▶ [TASK TO CARRY OUT] Transcribe the records word for word, beginning with the first line and ending with the line that contains "- The multi-input"; include nothing else.
EXTRACTED RECORDS Start Marker
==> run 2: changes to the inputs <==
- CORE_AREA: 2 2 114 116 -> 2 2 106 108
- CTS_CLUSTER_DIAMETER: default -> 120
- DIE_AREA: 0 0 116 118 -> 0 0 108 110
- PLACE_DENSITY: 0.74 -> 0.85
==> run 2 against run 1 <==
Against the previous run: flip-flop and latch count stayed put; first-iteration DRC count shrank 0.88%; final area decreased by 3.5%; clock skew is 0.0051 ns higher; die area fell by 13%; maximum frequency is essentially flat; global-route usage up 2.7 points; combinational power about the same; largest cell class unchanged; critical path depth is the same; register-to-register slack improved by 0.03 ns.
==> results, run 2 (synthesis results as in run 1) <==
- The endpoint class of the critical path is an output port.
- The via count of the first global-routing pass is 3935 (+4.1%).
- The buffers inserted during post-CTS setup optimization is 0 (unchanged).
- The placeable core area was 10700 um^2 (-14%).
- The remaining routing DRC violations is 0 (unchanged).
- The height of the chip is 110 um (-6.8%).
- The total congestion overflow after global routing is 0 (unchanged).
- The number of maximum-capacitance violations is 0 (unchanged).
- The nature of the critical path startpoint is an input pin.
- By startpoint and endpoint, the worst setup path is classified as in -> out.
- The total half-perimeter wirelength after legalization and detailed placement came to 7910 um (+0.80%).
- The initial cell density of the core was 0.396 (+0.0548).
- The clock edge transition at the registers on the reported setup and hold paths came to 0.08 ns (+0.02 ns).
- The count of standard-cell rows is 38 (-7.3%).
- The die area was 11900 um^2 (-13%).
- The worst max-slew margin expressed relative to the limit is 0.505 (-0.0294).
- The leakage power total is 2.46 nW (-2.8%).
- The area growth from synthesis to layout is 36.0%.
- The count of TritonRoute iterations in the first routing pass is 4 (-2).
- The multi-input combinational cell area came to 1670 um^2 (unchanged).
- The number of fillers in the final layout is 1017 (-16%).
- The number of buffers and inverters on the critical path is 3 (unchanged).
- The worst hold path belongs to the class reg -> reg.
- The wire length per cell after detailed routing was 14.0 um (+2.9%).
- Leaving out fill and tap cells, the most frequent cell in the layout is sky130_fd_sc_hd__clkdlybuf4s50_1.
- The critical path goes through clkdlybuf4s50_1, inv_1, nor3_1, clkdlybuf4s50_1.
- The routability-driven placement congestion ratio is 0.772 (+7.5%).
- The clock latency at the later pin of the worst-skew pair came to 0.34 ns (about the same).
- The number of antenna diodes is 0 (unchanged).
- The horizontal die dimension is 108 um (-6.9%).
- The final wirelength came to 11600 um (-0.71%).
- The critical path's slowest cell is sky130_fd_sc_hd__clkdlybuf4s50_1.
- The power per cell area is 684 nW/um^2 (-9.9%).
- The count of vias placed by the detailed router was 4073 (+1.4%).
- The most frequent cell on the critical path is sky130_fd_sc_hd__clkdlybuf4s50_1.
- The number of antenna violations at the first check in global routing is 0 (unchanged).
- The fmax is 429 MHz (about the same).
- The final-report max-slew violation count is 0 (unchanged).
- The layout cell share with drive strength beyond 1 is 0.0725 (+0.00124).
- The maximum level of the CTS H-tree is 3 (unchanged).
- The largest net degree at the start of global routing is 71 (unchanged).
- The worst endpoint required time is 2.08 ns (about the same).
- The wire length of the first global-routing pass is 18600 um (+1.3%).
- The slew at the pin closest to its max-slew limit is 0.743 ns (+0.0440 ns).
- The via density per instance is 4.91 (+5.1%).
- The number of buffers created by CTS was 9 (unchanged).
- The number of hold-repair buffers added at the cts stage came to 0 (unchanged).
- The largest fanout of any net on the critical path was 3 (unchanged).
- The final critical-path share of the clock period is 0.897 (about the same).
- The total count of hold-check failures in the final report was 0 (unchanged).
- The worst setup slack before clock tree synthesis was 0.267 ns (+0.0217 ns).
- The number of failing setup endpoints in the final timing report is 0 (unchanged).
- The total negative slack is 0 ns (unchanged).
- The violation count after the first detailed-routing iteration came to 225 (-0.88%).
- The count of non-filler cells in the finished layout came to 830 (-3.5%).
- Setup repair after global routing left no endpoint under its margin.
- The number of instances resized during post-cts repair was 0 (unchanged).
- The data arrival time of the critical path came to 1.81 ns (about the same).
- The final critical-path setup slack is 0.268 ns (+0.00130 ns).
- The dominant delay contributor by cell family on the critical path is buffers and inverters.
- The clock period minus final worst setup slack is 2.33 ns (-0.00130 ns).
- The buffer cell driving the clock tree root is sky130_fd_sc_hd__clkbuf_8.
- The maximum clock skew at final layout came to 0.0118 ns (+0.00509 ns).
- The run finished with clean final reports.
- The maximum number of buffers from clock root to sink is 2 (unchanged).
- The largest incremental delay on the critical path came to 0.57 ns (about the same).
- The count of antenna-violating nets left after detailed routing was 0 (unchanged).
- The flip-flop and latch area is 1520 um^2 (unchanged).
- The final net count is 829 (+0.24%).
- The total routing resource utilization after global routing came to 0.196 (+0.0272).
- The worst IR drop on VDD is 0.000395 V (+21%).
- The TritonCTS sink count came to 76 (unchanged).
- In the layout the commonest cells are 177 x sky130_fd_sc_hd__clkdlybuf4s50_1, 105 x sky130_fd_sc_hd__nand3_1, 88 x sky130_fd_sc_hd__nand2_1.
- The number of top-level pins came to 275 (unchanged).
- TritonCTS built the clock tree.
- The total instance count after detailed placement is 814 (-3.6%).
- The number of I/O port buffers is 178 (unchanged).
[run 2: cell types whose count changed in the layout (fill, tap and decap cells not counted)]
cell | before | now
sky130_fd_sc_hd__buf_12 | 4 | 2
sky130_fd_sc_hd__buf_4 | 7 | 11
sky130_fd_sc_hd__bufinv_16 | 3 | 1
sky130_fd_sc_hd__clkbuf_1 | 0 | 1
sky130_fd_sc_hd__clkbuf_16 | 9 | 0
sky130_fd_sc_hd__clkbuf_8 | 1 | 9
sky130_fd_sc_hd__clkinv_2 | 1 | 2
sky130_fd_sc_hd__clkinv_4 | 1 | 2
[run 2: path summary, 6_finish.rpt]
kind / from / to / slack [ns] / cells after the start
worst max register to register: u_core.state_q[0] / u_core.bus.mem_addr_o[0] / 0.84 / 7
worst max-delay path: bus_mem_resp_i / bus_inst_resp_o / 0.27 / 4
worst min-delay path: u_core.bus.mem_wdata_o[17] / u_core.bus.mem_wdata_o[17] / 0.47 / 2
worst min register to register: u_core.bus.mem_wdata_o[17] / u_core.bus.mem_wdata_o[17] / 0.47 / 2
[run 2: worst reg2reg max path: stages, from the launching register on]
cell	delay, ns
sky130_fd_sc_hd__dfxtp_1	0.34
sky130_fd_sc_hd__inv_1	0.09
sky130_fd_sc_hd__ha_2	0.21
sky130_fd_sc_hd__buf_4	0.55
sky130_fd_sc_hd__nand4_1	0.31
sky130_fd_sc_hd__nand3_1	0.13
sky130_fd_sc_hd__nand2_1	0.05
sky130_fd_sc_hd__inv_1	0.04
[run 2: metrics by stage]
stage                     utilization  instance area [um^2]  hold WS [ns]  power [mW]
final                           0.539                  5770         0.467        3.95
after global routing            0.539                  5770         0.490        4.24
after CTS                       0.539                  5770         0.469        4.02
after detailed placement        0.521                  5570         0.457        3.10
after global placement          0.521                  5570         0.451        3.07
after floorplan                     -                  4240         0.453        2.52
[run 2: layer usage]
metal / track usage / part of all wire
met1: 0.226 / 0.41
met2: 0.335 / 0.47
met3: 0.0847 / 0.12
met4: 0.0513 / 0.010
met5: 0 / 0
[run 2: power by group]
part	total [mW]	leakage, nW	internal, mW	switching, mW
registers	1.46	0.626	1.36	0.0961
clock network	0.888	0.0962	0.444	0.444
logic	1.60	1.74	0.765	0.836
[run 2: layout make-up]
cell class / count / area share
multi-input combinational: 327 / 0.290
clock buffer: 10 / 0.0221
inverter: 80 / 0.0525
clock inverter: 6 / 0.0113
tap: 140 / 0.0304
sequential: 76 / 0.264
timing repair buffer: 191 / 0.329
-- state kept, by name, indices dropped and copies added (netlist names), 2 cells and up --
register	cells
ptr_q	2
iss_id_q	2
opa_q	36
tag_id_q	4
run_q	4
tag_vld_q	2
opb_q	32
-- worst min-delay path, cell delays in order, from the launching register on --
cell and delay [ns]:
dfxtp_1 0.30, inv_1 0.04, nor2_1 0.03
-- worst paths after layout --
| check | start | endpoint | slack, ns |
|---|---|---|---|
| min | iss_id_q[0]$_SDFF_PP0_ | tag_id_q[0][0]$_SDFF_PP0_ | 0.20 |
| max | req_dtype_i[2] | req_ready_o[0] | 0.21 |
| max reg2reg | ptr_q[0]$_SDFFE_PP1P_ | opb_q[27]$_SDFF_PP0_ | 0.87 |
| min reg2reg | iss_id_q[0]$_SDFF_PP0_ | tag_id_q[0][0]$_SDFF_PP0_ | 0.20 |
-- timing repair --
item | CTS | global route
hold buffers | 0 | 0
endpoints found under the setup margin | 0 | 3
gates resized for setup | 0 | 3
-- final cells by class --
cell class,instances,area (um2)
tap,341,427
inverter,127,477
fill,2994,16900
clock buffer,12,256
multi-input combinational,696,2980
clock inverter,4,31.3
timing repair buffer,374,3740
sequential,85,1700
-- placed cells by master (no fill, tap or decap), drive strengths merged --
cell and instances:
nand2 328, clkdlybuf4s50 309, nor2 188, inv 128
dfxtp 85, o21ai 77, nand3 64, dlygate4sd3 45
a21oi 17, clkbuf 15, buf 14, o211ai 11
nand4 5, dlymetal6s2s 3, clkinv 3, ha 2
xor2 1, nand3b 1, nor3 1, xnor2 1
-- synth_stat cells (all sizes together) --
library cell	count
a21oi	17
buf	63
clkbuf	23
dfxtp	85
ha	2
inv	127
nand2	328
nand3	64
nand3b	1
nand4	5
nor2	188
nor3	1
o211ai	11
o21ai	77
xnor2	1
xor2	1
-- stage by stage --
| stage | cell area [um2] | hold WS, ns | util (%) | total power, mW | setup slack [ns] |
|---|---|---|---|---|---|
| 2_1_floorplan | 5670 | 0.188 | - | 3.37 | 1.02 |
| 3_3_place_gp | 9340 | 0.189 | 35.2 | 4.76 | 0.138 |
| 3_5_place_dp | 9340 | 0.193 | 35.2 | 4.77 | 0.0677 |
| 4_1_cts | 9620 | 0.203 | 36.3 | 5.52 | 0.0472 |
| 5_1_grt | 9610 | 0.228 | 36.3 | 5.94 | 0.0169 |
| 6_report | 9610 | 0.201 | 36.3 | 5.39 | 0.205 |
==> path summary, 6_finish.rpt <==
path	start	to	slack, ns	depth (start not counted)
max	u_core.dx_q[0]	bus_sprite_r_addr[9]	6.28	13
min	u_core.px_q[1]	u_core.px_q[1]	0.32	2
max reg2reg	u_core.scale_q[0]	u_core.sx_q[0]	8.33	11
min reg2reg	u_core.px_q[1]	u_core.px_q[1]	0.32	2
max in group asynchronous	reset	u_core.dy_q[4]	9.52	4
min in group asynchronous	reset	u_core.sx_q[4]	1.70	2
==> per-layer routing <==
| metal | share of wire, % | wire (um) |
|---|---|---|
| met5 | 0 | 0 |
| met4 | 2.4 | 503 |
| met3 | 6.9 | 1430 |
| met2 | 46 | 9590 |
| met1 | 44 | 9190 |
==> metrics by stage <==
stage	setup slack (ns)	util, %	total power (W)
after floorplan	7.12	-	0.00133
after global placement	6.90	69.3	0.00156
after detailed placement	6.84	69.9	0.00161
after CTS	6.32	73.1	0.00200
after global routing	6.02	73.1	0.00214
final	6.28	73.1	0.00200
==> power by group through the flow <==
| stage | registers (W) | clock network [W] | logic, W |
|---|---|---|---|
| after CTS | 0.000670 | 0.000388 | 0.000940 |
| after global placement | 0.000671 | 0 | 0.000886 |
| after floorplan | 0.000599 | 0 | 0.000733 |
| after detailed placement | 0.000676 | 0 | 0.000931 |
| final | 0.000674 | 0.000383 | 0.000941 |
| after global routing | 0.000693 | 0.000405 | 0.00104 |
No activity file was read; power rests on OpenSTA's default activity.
<file path="src/rtl/cpu_ctrl_pkg.sv">
// Shared encodings for the multi-cycle CPU controller: opcodes, datapath select codes,
// FSM states and the decoded instruction classes.
package cpu_ctrl_pkg;

    localparam logic [2:0] OPC_ALU  = 3'b101;
    localparam logic [2:0] OPC_MOV  = 3'b110;
    localparam logic [2:0] OPC_HALT = 3'b111;

    localparam logic [1:0] OP_MOV_REG = 2'b00;
    localparam logic [1:0] OP_MOV_IMM = 2'b10;
    localparam logic [1:0] OP_ADD     = 2'b00;
    localparam logic [1:0] OP_CMP     = 2'b01;
    localparam logic [1:0] OP_AND     = 2'b10;
    localparam logic [1:0] OP_MVN     = 2'b11;

    localparam logic [1:0] VSEL_C     = 2'b00;
    localparam logic [1:0] VSEL_PC    = 2'b01;
    localparam logic [1:0] VSEL_IMM   = 2'b10;
    localparam logic [1:0] VSEL_MDATA = 2'b11;

    localparam logic [1:0] ALU_ADD  = 2'b00;
    localparam logic [1:0] ALU_SUB  = 2'b01;
    localparam logic [1:0] ALU_AND  = 2'b10;
    localparam logic [1:0] ALU_NOTB = 2'b11;

    typedef enum logic [2:0] {
        StIdle,
        StDecode,
        StGetA,
        StGetB,
        StExec,
        StWbC,
        StWbImm,
        StHalt
    } state_t;

    typedef enum logic [2:0] {
        ClsIllegal,
        ClsMovImm,
        ClsMovReg,
        ClsAlu,
        ClsCmp,
        ClsMvn,
        ClsHalt
    } instr_class_t;

endpackage

</file>
<file path="src/rtl/instr_decoder.sv">
// Combinational instruction decode: field extraction, immediates and instruction class.
module instr_decoder
    import cpu_ctrl_pkg::*;
#(
    parameter int unsigned DATA_W = 16
) (
    input  logic [15:0]       ir,
    output logic [1:0]        op,
    output logic [2:0]        rn,
    output logic [2:0]        rd,
    output logic [1:0]        sh,
    output logic [2:0]        rm,
    output logic [4:0]        imm5,
    output logic [DATA_W-1:0] sximm8,
    output instr_class_t      cls
);

    logic [2:0] opcode;

    assign opcode = ir[15:13];
    assign op     = ir[12:11];
    assign rn     = ir[10:8];
    assign rd     = ir[7:5];
    assign sh     = ir[4:3];
    assign rm     = ir[2:0];
    assign imm5   = ir[4:0];
    assign sximm8 = {{(DATA_W-8){ir[7]}}, ir[7:0]};

    always_comb begin
        cls = ClsIllegal;
        case (opcode)
            OPC_MOV: begin
                if (op == OP_MOV_IMM) begin
                    cls = ClsMovImm;
                end else if (op == OP_MOV_REG) begin
                    cls = ClsMovReg;
                end
            end
            OPC_ALU: begin
                case (op)
                    OP_CMP:  cls = ClsCmp;
                    OP_MVN:  cls = ClsMvn;
                    default: cls = ClsAlu;
                endcase
            end
            OPC_HALT: cls = ClsHalt;
            default:  cls = ClsIllegal;
        endcase
    end

endmodule

</file>
<file path="src/rtl/cpu_controller.sv">
// Multi-cycle control FSM: accepts one instruction per handshake and sequences the
// register/ALU datapath strobes until the instruction retires.
module cpu_controller
    import cpu_ctrl_pkg::*;
#(
    parameter int unsigned DATA_W  = 16,
    parameter int unsigned RADDR_W = 3
) (
    input  logic               clk,
    input  logic               rst_n,
    input  logic [15:0]        ins_in,
    input  logic               ins_valid,
    output logic               ins_ready,
    output logic [RADDR_W-1:0] readnum,
    output logic [RADDR_W-1:0] writenum,
    output logic               write,
    output logic [1:0]         vsel,
    output logic               loada,
    output logic               loadb,
    output logic               loadc,
    output logic               loads,
    output logic               asel,
    output logic               bsel,
    output logic [1:0]         ALUop,
    output logic [1:0]         shift,
    output logic [4:0]         imm5,
    output logic [DATA_W-1:0]  sximm8,
    input  logic [2:0]         status_in,
    output logic [2:0]         status_q,
    output logic               done,
    output logic               illegal,
    output logic               halted
);

    state_t       state_q, state_d;
    logic [15:0]  ir_q, ir_d;
    logic [2:0]   status_d;
    logic [1:0]   op;
    logic [2:0]   rn, rd, rm;
    logic [1:0]   sh;
    instr_class_t cls;

    instr_decoder #(
        .DATA_W (DATA_W)
    ) u_instr_decoder (
        .ir     (ir_q),
        .op     (op),
        .rn     (rn),
        .rd     (rd),
        .sh     (sh),
        .rm     (rm),
        .imm5   (imm5),
        .sximm8 (sximm8),
        .cls    (cls)
    );

    // IR only changes on an accepted handshake, so it is stable for the whole sequence.
    assign ir_d     = (state_q == StIdle && ins_valid) ? ins_in : ir_q;
    assign status_d = loads ? status_in : status_q;

    always_comb begin
        state_d   = state_q;
        ins_ready = 1'b0;
        readnum   = '0;
        writenum  = '0;
        write     = 1'b0;
        vsel      = VSEL_C;
        loada     = 1'b0;
        loadb     = 1'b0;
        loadc     = 1'b0;
        loads     = 1'b0;
        asel      = 1'b0;
        bsel      = 1'b0;
        ALUop     = ALU_ADD;
        shift     = 2'b00;
        done      = 1'b0;
        illegal   = 1'b0;
        halted    = 1'b0;

        unique case (state_q)
            StIdle: begin
                ins_ready = 1'b1;
                if (ins_valid) begin
                    state_d = StDecode;
                end
            end
            StDecode: begin
                case (cls)
                    ClsMovImm:         state_d = StWbImm;
                    ClsMovReg, ClsMvn: state_d = StGetB;
                    ClsAlu, ClsCmp:    state_d = StGetA;
                    ClsHalt:           state_d = StHalt;
                    default: begin
                        illegal = 1'b1;
                        state_d = StIdle;
                    end
                endcase
            end
            StGetA: begin
                readnum = rn;
                loada   = 1'b1;
                state_d = StGetB;
            end
            StGetB: begin
                readnum = rm;
                shift   = sh;
                loadb   = 1'b1;
                state_d = StExec;
            end
            StExec: begin
                // MOV reg and MVN have no A operand; force it to zero.
                asel  = (cls == ClsMovReg) || (cls == ClsMvn);
                ALUop = (cls == ClsMovReg) ? ALU_ADD : op;
                if (cls == ClsCmp) begin
                    loads   = 1'b1;
                    done    = 1'b1;
                    state_d = StIdle;
                end else begin
                    loadc   = 1'b1;
                    state_d = StWbC;
                end
            end
            StWbC: begin
                vsel     = VSEL_C;
                writenum = rd;
                write    = 1'b1;
                done     = 1'b1;
                state_d  = StIdle;
            end
            StWbImm: begin
                vsel     = VSEL_IMM;
                writenum = rn;
                write    = 1'b1;
                done     = 1'b1;
                state_d  = StIdle;
            end
            StHalt: begin
                halted = 1'b1;
            end
            default: state_d = StIdle;
        endcase
    end

    always_ff @(posedge clk or negedge rst_n) begin
        if (!rst_n) begin
            state_q  <= StIdle;
            ir_q     <= '0;
            status_q <= '0;
        end else begin
            state_q  <= state_d;
            ir_q     <= ir_d;
            status_q <= status_d;
        end
    end

endmodule

</file>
EXTRACTED RECORDS End Marker
▶ [RESULT BELOW]
==> run 2: changes to the inputs <==
- CORE_AREA: 2 2 114 116 -> 2 2 106 108
- CTS_CLUSTER_DIAMETER: default -> 120
- DIE_AREA: 0 0 116 118 -> 0 0 108 110
- PLACE_DENSITY: 0.74 -> 0.85
==> run 2 against run 1 <==
Against the previous run: flip-flop and latch count stayed put; first-iteration DRC count shrank 0.88%; final area decreased by 3.5%; clock skew is 0.0051 ns higher; die area fell by 13%; maximum frequency is essentially flat; global-route usage up 2.7 points; combinational power about the same; largest cell class unchanged; critical path depth is the same; register-to-register slack improved by 0.03 ns.
==> results, run 2 (synthesis results as in run 1) <==
- The endpoint class of the critical path is an output port.
- The via count of the first global-routing pass is 3935 (+4.1%).
- The buffers inserted during post-CTS setup optimization is 0 (unchanged).
- The placeable core area was 10700 um^2 (-14%).
- The remaining routing DRC violations is 0 (unchanged).
- The height of the chip is 110 um (-6.8%).
- The total congestion overflow after global routing is 0 (unchanged).
- The number of maximum-capacitance violations is 0 (unchanged).
- The nature of the critical path startpoint is an input pin.
- By startpoint and endpoint, the worst setup path is classified as in -> out.
- The total half-perimeter wirelength after legalization and detailed placement came to 7910 um (+0.80%).
- The initial cell density of the core was 0.396 (+0.0548).
- The clock edge transition at the registers on the reported setup and hold paths came to 0.08 ns (+0.02 ns).
- The count of standard-cell rows is 38 (-7.3%).
- The die area was 11900 um^2 (-13%).
- The worst max-slew margin expressed relative to the limit is 0.505 (-0.0294).
- The leakage power total is 2.46 nW (-2.8%).
- The area growth from synthesis to layout is 36.0%.
- The count of TritonRoute iterations in the first routing pass is 4 (-2).
- The multi-input combinational cell area came to 1670 um^2 (unchanged).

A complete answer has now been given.